V. The Interplay with Rule 23(a) Commonality and Dukes
Comcast builds on Wal-Mart Stores, Inc. v. Dukes, 564 U.S. 338 (2011), which held that certification requires affirmative demonstration of compliance with Rule 23(a)'s requirements. Dukes introduced a "rigorous analysis" standard at the certification stage; Comcast extended that rigor specifically to damages models in (b)(3) actions.
Together, Dukes and Comcast imposed what many practitioners describe as a "merits creep" in class certification proceedings. Courts must now assess whether (1) there is a common question susceptible to classwide resolution (Dukes), (2) the damages methodology measures damages attributable to that common question (Comcast), and (3) the statistical proof is reliable and could have been used in individual actions (Tyson Foods). This tripartite framework is the doctrinal foundation of every substantial Rule 23(b)(3) certification motion today.
VI. Practice Notes for Plaintiffs' Counsel
- Design the damages model before discovery is complete. In consumer fraud and antitrust cases, the damages expert should be engaged at the pleading stage to assess whether a classwide model is viable. If no classwide damages model can be constructed, a class action may not be the appropriate vehicle.
- Align the complaint with the damages model. The Comcast trap arises when the plaintiff argues multiple liability theories before the court narrows them, and the damages model was designed for all theories. Drafting the complaint with a damages focus — and preserving the ability to adapt the model as theories are tested — is essential.
- *Explore Tyson Foods' record-reconstruction avenue. Where defendants have failed to maintain required records (wage records, pricing data, claim records), the plaintiff can argue that representative statistical proof is the only feasible means of establishing classwide harm, and that Tyson Foods* authorizes its use.
- Issue class certification separately from merits summary judgment. Rule 23 contemplates early certification rulings. In complex cases where the Comcast alignment question will be contested, consider bifurcating the certification briefing from the merits to permit focused judicial analysis.
VII. Open Questions
- *Whether Comcast requires complete alignment of every component of the damages model with the accepted liability theory, or only the "general" alignment of the model's approach:* Lower courts have divided on how much "slippage" between the theory and the model is tolerable.

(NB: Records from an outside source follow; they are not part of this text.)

--- src/rtl/dram_mon.sv ---
// DRAM chip-select protocol checker: flags dual-rank selects and early rank switches per channel.
// Optional error counter output err_cnt is enabled by defining DRAM_MON_ERRCNT_EN.
module dram_mon #(
    parameter int unsigned NUM_CH  = 4,
    parameter int unsigned MIN_GAP = 6,
    parameter int unsigned GAP_W   = 3
) (
    input  logic                  clk,
    input  logic                  rst_l,
    input  logic [NUM_CH-1:0]     cmd_vld,
    input  logic [2*NUM_CH-1:0]   cs_l,
    output logic [NUM_CH-1:0]     err_both,
    output logic [NUM_CH-1:0]     err_early,
`ifdef DRAM_MON_ERRCNT_EN
    output logic [15:0]           err_cnt,
`endif
    output logic                  err_any
);

    localparam logic [GAP_W-1:0] MIN_GAP_W = GAP_W'(MIN_GAP);

    logic [NUM_CH-1:0][1:0]            act_q, act_d;
    logic [NUM_CH-1:0][1:0][GAP_W-1:0] gap_q, gap_d;
    logic [NUM_CH-1:0][1:0]            rld;
    logic [NUM_CH-1:0]                 both_d, early_d;
    logic [NUM_CH-1:0]                 both_q, early_q;
    logic                              any_q, any_d;

    // Rank 0 is resolved before rank 1, so a dual select ends with rank 1 active
    // and rank 1 sees the freshly reloaded rank 0 as an early switch.
    always_comb begin
        act_d   = act_q;
        gap_d   = gap_q;
        rld     = '0;
        both_d  = '0;
        early_d = '0;
        for (int unsigned c = 0; c < NUM_CH; c++) begin
            if (cmd_vld[c]) begin
                both_d[c] = !cs_l[2*c] && !cs_l[2*c+1];
                if (!cs_l[2*c]) begin
                    if (act_q[c][1] && (gap_q[c][1] < MIN_GAP_W))
                        early_d[c] = 1'b1;
                    act_d[c][0] = 1'b1;
                    act_d[c][1] = 1'b0;
                    rld[c][0]   = 1'b1;
                end
                if (!cs_l[2*c+1]) begin
                    if (act_d[c][0] && (rld[c][0] || (gap_q[c][0] < MIN_GAP_W)))
                        early_d[c] = 1'b1;
                    act_d[c][1] = 1'b1;
                    act_d[c][0] = 1'b0;
                    rld[c][1]   = 1'b1;
                end
            end
            for (int unsigned r = 0; r < 2; r++) begin
                if (rld[c][r])
                    gap_d[c][r] = GAP_W'(1);
                else if (act_d[c][r])
                    gap_d[c][r] = gap_q[c][r] + GAP_W'(1);
                if (act_d[c][r] && (gap_d[c][r] == MIN_GAP_W))
                    act_d[c][r] = 1'b0;
            end
        end
        any_d = any_q | (|both_d) | (|early_d);
    end

    always_ff @(posedge clk or negedge rst_l) begin
        if (!rst_l) begin
            act_q   <= '0;
            gap_q   <= '0;
            both_q  <= '0;
            early_q <= '0;
            any_q   <= 1'b0;
        end else begin
            act_q   <= act_d;
            gap_q   <= gap_d;
            both_q  <= both_d;
            early_q <= early_d;
            any_q   <= any_d;
        end
    end

    assign err_both  = both_q;
    assign err_early = early_q;
    assign err_any   = any_q;

`ifdef DRAM_MON_ERRCNT_EN
    logic [15:0] cnt_q, cnt_d;
    logic [16:0] cnt_sum;

    // Counts every pulse bit of both error kinds, so a dual select adds two.
    always_comb begin
        cnt_sum = {1'b0, cnt_q} + 17'($countones(both_d)) + 17'($countones(early_d));
        cnt_d   = cnt_sum[16] ? 16'hFFFF : cnt_sum[15:0];
    end

    always_ff @(posedge clk or negedge rst_l) begin
        if (!rst_l)
            cnt_q <= '0;
        else
            cnt_q <= cnt_d;
    end

    assign err_cnt = cnt_q;
`endif

endmodule

--- config.mk ---
export PLATFORM = sky130hd
export DESIGN_NAME = dram_mon
export DESIGN_NICKNAME = d
export VERILOG_FILES = /design/src/rtl/dram_mon.sv
export SDC_FILE = /design/constraint.sdc
export NUM_CORES = 1
export LEC_CHECK = 0
export ABC_CLOCK_PERIOD_IN_PS = 1500
export CAP_MARGIN = 10
export CORE_MARGIN = 2
export CORE_UTILIZATION = 45
export DETAILED_ROUTE_END_ITERATION = 16
export PLACE_DENSITY = 0.69
export SYNTH_ARGS = -nofsm -noshare
export SYNTH_HDL_FRONTEND = slang
export SYNTH_SLANG_ARGS = --single-unit
--- constraint.sdc ---
create_clock -name clk -period 1.5 [get_ports clk]
set_input_delay 0.3 -clock clk [delete_from_list [all_inputs] [get_ports clk]]
set_output_delay 0.3 -clock clk [all_outputs]
set_load 0.01 [all_outputs]
; After elaboration in Yosys (flattened, before gate mapping)
; Cells that the tools add are included.
[classes]
reduce_logical = 34
n_lt_le_gt_ge = 8
shifts = 0
bitwise_logic = 2
n_addsub = 8
n_mul = 0
eq_ne = 8
div_mod_pow = 0
muxes = 80
[op_table]
columns = cell, n
row1 = 3-bit two-way mux, 16
row2 = 1-bit two-way mux, 44
row3 = 2-bit two-way mux, 20
row4 = 3-bit by 1-bit adder with 3-bit output (second input constant), 8
row5 = 3-bit == test (second input constant), 8
row6 = 3-bit less-than comparator (second input constant), 8
row7 = 1-bit logical AND, 20
row8 = 1-bit zero test, 8
row9 = 4-bit OR reduction, 2
row10 = 1-bit logical OR, 4
row11 = 1-bit OR, 2
[totals]
memories = 0
word_cells = 155
ram_bits = 0
inputBits = 14
register_bits = 41
latch_bits = 0
rom_bits = 0

; Logic depth before layout (Yosys ltp)
[logic_depth]
word_depth = 9
depth_mapped = 5
mapped_depth_nobuf = 5

; Least setup slack after synthesis
; Ideal clock, no wire load.
[synth_timing]
path_type = reg-to-reg
startpoint = register gap_q[8] (netlist name)
endpoint = register any_q, in the netlist err_any
setup_ns = 0.139
required_time_ns = 1.361
n_path_buf = 0
path_stages_with_launch = 5
period_less_slack_ns = 1.435
slack_ns = 0.065
arrival_ns = 1.297
path_cell_list = dfrtp_1 -> nand2_1 -> a31o_1 -> a211o_1 -> or4_1
[synth_via]
elab_chain_len = 8
[synth_lines]
columns = element, line_no
row1 = from (decl), 23  ; logic [NUM_CH-1:0][1:0][GAP_W-1:0] gap_q, gap_d;
row2 = from (signal assigned), 76  ; gap_q <= gap_d;
row3 = 3-bit less-than comparator, 48  ; if (act_d[c][0] && (rld[c][0] || (gap_q[c][0] < MIN_GAP_W)))
row4 = 1-bit logical OR, 48
row5 = 1-bit logical AND, 48
row6 = 1-bit two-way mux, 48
row7 = 1-bit two-way mux, 47  ; if (!cs_l[2*c+1]) begin
row8 = 1-bit two-way mux, 38  ; if (cmd_vld[c]) begin
row9 = 4-bit OR reduction, 64  ; any_d = any_q | (|both_d) | (|early_d);
row10 = 1-bit OR, 64
row11 = net any_d, 27  ; logic any_q, any_d;
row12 = to (signal assigned), 79  ; any_q <= any_d;
row13 = to (decl), 27
; The timed path passes the listed nets, and every way through them passes these cells.

; Final worst setup path
[layout_timing]
startpoint = input port cs_l[5]
endpoint = register any_q, in the netlist err_any
[layout_via]
elab_chain_len = 6
word_cells_on_any_way = 9
classes_between = mux: 3 / bitwise: 2 / reduce/logical: 4
[layout_lines]
columns = element, line_no
row1 = from (decl), 11  ; input logic [2*NUM_CH-1:0] cs_l,
row2 = 1-bit zero test, n/a
row3 = 1-bit logical AND, 39  ; both_d[c] = !cs_l[2*c] && !cs_l[2*c+1];
row4 = 1-bit two-way mux, 38
row5 = 4-bit OR reduction, 64
row6 = 1-bit OR, 64
row7 = 1-bit OR (*), 64
row8 = net any_d, 27
; Mark *: on every way through the listed nets, which the timed path passes. The rest lies on a longest branch.

==> results.txt <==
For the worst clock skew, the log shows 0.00703 ns. The internal power contribution was 2.81 mW; the transition time at the pin with the least slew margin was 0.449 ns. The library cell with the largest summed area after synthesis was sky130_fd_sc_hd__dfrtp_1. The min-delay analysis places its worst path in the category in -> reg. The logs give 0 for the number of hold violations in the final report and 23 for the top-level I/O count. The core area was 4380 um2; the final clock period utilization by the worst path was 98.6%.

The critical path in this run is classified as in -> reg. Data arrives at the worst endpoint at 1.65 ns. For the worst setup path, the data required time is 1.67 ns. The flow ran to the end, and the final reports show no timing, DRC or antenna violations.

In this run the tightest slew margin relative to its limit is 70.1%. TritonCTS built the clock tree. The routed length per instance is 13.8 um, and the number of search-and-repair iterations in the first detailed-routing pass is 4. Sequential elements use 49.5% of the synthesized area. The logs give 0.05 ns for the flop-to-flop setup slack and 0 for the DRC violation count after routing. Hold timing on the final database bottoms out at a slack of 0.286 ns. The power share of the sequential group is 42.0%, and the deepest level of the CTS H-tree is 2. After floorplanning, the core was divided into 24 placement rows.

The signal on the critical path passes through clkdlybuf4s50_1, nand2b_4, o21bai_1, a211o_1, or4_1. The floorplan die height is 71.8 um, and the first-pass GRT wire length is 7740 um. The synthesized design contains 41 register bits. The tools report the die area as 5160 um2. Clock tree synthesis selected as its root buffer the cell sky130_fd_sc_hd__clkbuf_8. Cells with a size suffix above 1 make up 21.0% of the layout. Total half-perimeter wirelength after legalization and detailed placement: 3330 um. Summed instance area of the synthesized netlist: 2070 um2. The via count came out at 1781. The average via count per standard cell is 5.35.

The cell count after synthesis came out at 214. For the wire length on met2, the log shows 2270 um. In this run the static leakage power is 1.38 nW.

STA classifies the critical path endpoint as a flip-flop. The startpoint identified for the worst register-to-register timing path is gap_q[8]$_DFF_PN0_. Area share of the largest cell type after synthesis: 49.5%.

The worst setup timing slack at the placement stage was -0.420 ns. The worst register-to-register path ends at err_any$_DFF_PN0_. For the maximum ir drop on the vdd rail, the log shows 0.000846 V. For the count of maximum capacitance violations, the log shows 0.

The tools report the pin count of the biggest net entering global routing as 42. In the post-synthesis netlist, the biggest area contributors are sky130_fd_sc_hd__dfrtp_1 50%, sky130_fd_sc_hd__xor2_1 5.1%, sky130_fd_sc_hd__ha_1 4.8%, sky130_fd_sc_hd__nor2_1 4.7%, sky130_fd_sc_hd__a221oi_1 4.7%. Total nets after synthesis: 236. The synthesized netlist contains 33 unique library cells. The average size of a mapped cell works out to 9.68 um2.

The max-slew violation total from the final report was 0; the count of input and output buffers was 22. Setup violations remaining at the end of the flow were counted as 0. Per report_power, the clock group accounts for 16.6% of the total.

Power density of the placed cells: 1570 nW/um2. For the worst flop-to-flop path, the logic depth is 4. Of the total power, the share spent switching nets is 36.3%.

The topmost layer with routed signal wires was met4. For the number of buffers created by CTS, the log shows 5. The total of warnings raised by yosys is 0.

The number of DRC violations after detailed-routing iteration 0 is 104. The via count of the first global-routing pass was 1709; the synthesis-to-finish area growth was 36.1%. Tracing the worst setup path back leads to its startpoint at cs_l[5]. In this run the most critical hold path is launched from cs_l[4]. The clock tree buffer depth was 2; the remaining antenna violation count was 0. Combinational cells account for 41.4% of the total power. The run gives 0 as the initial antenna violation count. The number of antenna diodes in the final layout is 0. The insertion delay of the later-clocked pin in the worst-skew pair was 0.29 ns.

In the final design database the tool counted 303 nets. From left edge to right edge, the die measures 71.8 um. The capture point of the critical path was err_any$_DFF_PN0_.

The run gives 333 as the number of cells in the finished layout apart from fillers. Counting I/O delays and the setup requirement, the final critical path takes 1.48 ns. The congestion estimate from routability-driven global placement came to 0.831.

Setup repair after global routing could not meet its margin everywhere. The type of origin of the critical path was an input pin. The routed metal-1 wirelength was 2140 um; the maximum single-stage delay on the critical path was 0.48 ns. The total global routing overflow is 0, and the total met3 wirelength after detailed routing is 137 um. The switching power was 1.60 mW.

The total wire length after detailed routing was 4600 um; the clock sink count was 41. The cell at the slowest stage of the critical path was sky130_fd_sc_hd__clkdlybuf4s50_1. The global-route total usage across every layer is 19.0%. Timing would allow up to 0.676 GHz. The peak fanout along the critical path works out to 2. The worst path meets setup with 0.0204 ns of slack. The initial core utilization is 47.2%.

For the post-placement cell count, the log shows 324. The clock transition time at the flip-flop clock pins of the worst setup and hold paths was 0.08 ns.
==> how the worst min path moves through the flow <==
stage,to,slack (ns),cells after the start
2_1_floorplan,act_q[0]$_DFF_PN0_,0.004,0
3_3_place_gp,gap_q[14]$_DFF_PN0_,0.29,2
3_5_place_dp,act_q[4]$_DFF_PN0_,0.29,2
4_1_cts,act_q[4]$_DFF_PN0_,0.51,3
5_1_grt,err_both[2]$_DFF_PN0_,0.30,2
6_report,err_both[2]$_DFF_PN0_,0.29,2
==> cell usage in the layout, fill, tap and decap left out, types with 3 or more instances in the layout <==
cell type                         count
sky130_fd_sc_hd__dfrtp_1             41
sky130_fd_sc_hd__buf_4               40
sky130_fd_sc_hd__nor2_1              26
sky130_fd_sc_hd__nand2_1             20
sky130_fd_sc_hd__o21ai_0             17
sky130_fd_sc_hd__nand3_1             13
sky130_fd_sc_hd__clkdlybuf4s50_1     13
sky130_fd_sc_hd__xor2_1              11
sky130_fd_sc_hd__inv_1               11
sky130_fd_sc_hd__a221oi_1             9
sky130_fd_sc_hd__a21oi_1              8
sky130_fd_sc_hd__ha_1                 8
sky130_fd_sc_hd__nand2b_1             6
sky130_fd_sc_hd__clkbuf_8             6
sky130_fd_sc_hd__dlymetal6s2s_1       6
sky130_fd_sc_hd__a221o_1              4
sky130_fd_sc_hd__and3_1               4
sky130_fd_sc_hd__nor2b_1              3
==> metal layers <==
| layer | vias to the layer above | global-route usage (%) |
|---|---|---|
| met2 | 29 | 31.0 |
| li1 | 897 | - |
| met5 | - | 0 |
| met1 | 850 | 25.3 |
| met3 | 5 | 4.22 |
| met4 | 0 | 5.87 |
==> power by group through the flow <==
stage	sequential, mW	combinational [mW]	clock, mW
global route	1.90	2.07	0.797
global placement	1.85	1.65	0
detailed placement	1.86	1.72	0
floorplan	1.83	1.10	0
finish	1.85	1.83	0.734
CTS	1.85	1.77	0.750
==> repair_timing <==
| item | CTS | global route |
|---|---|---|
| buffers inserted | 0 | 1 |
| pin swaps | 0 | 2 |
| hold buffers | 1 | 0 |
| resized for setup | 5 | 14 |
| setup endpoints to repair | 3 | 6 |
| endpoints found under the hold margin | 41 | 0 |
==> sequential cells by signal, summed over array words and instances (netlist names) <==
name       count
err_both       4
act_q          8
err_early      4
err_any        1
gap_q         24
==> area by class of cell <==
type,instances,area (um2)
multi-input combinational,157,1030
tap,52,65.1
inverter,11,41.3
timing repair buffer,65,569
sequential,41,1030
clock buffer,7,86.3
fill,350,1570
==> logic make-up (layout without fill, tap and decap cells) <==
kind of cell / count (synthesis) / count (layout) / synth area share (%)
flops: 41 / 41 / 49.5
xor+xnor: 13 / 13 / 5.50
compound gates: 55 / 55 / 18.4
buf+inv: 16 / 83 / 3.14
simple gates: 81 / 81 / 18.6
fa+ha+maj: 8 / 8 / 4.83
==> critical path, delay by kind of cell <==
family,cells,cell delay [ns]
and+or+nand+nor,2,0.52
buffers and inverters,1,0.48
AOI/OAI and AO/OA,2,0.34
==> synthesized netlist by cell type <==
master,number
sky130_fd_sc_hd__or4_1,1
sky130_fd_sc_hd__and3_1,4
sky130_fd_sc_hd__and2_2,1
sky130_fd_sc_hd__nand2_1,20
sky130_fd_sc_hd__a211o_1,1
sky130_fd_sc_hd__or3b_1,1
sky130_fd_sc_hd__a21oi_1,9
sky130_fd_sc_hd__o211a_1,1
sky130_fd_sc_hd__and2b_1,2
sky130_fd_sc_hd__a41oi_1,2
sky130_fd_sc_hd__ha_1,8
sky130_fd_sc_hd__clkbuf_1,1
sky130_fd_sc_hd__o211ai_1,1
sky130_fd_sc_hd__o21ai_0,18
sky130_fd_sc_hd__nand3b_1,2
sky130_fd_sc_hd__o21bai_1,1
sky130_fd_sc_hd__a2bb2oi_1,3
sky130_fd_sc_hd__nand2b_1,8
sky130_fd_sc_hd__dfrtp_1,41
sky130_fd_sc_hd__a31o_1,1
sky130_fd_sc_hd__a31oi_1,1
sky130_fd_sc_hd__clkbuf_2,1
sky130_fd_sc_hd__buf_2,3
sky130_fd_sc_hd__a221o_1,4
sky130_fd_sc_hd__inv_1,11
sky130_fd_sc_hd__xor2_1,12
sky130_fd_sc_hd__nor2_1,26
sky130_fd_sc_hd__nor2b_1,3
sky130_fd_sc_hd__o221ai_1,1
sky130_fd_sc_hd__a221oi_1,11
sky130_fd_sc_hd__xnor2_1,1
sky130_fd_sc_hd__nand3_1,13
sky130_fd_sc_hd__a21boi_0,1
==> per-stage QoR <==
stage / setup TNS (ns) / instance area [um2] / total power, mW / util, %
global placement: -4.50 / 2650 / 3.50 / 60.4
detailed placement: -5.20 / 2650 / 3.58 / 60.4
finish: 0 / 2820 / 4.42 / 64.3
CTS: -0.0302 / 2760 / 4.37 / 63.0
floorplan: 0 / 2070 / 2.94 / -
global route: -0.0206 / 2820 / 4.77 / 64.3
(Power assumes the default switching activity.)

- *The scope of the Tyson Foods individual-action test:* Whether a class member "could have relied" on representative evidence in an individual action remains contested — particularly in FLSA collective actions and state-law wage class actions.
VIII. Closing
Comcast imposed a structural discipline on class certification that has been genuinely consequential: plaintiffs cannot certify a class using an all-theories damages model when only some theories survive judicial scrutiny. Tyson Foods provided important relief for cases where individual proof is infeasible — but did not retreat from Comcast's alignment requirement. The Eleventh Circuit has applied both, and the doctrinal synthesis is now well-settled: at certification, plaintiffs must present a damages model that is both classwide and specifically calibrated to the surviving liability theory. Mastering this requirement is, for modern plaintiffs' class action lawyers, as fundamental as pleading itself.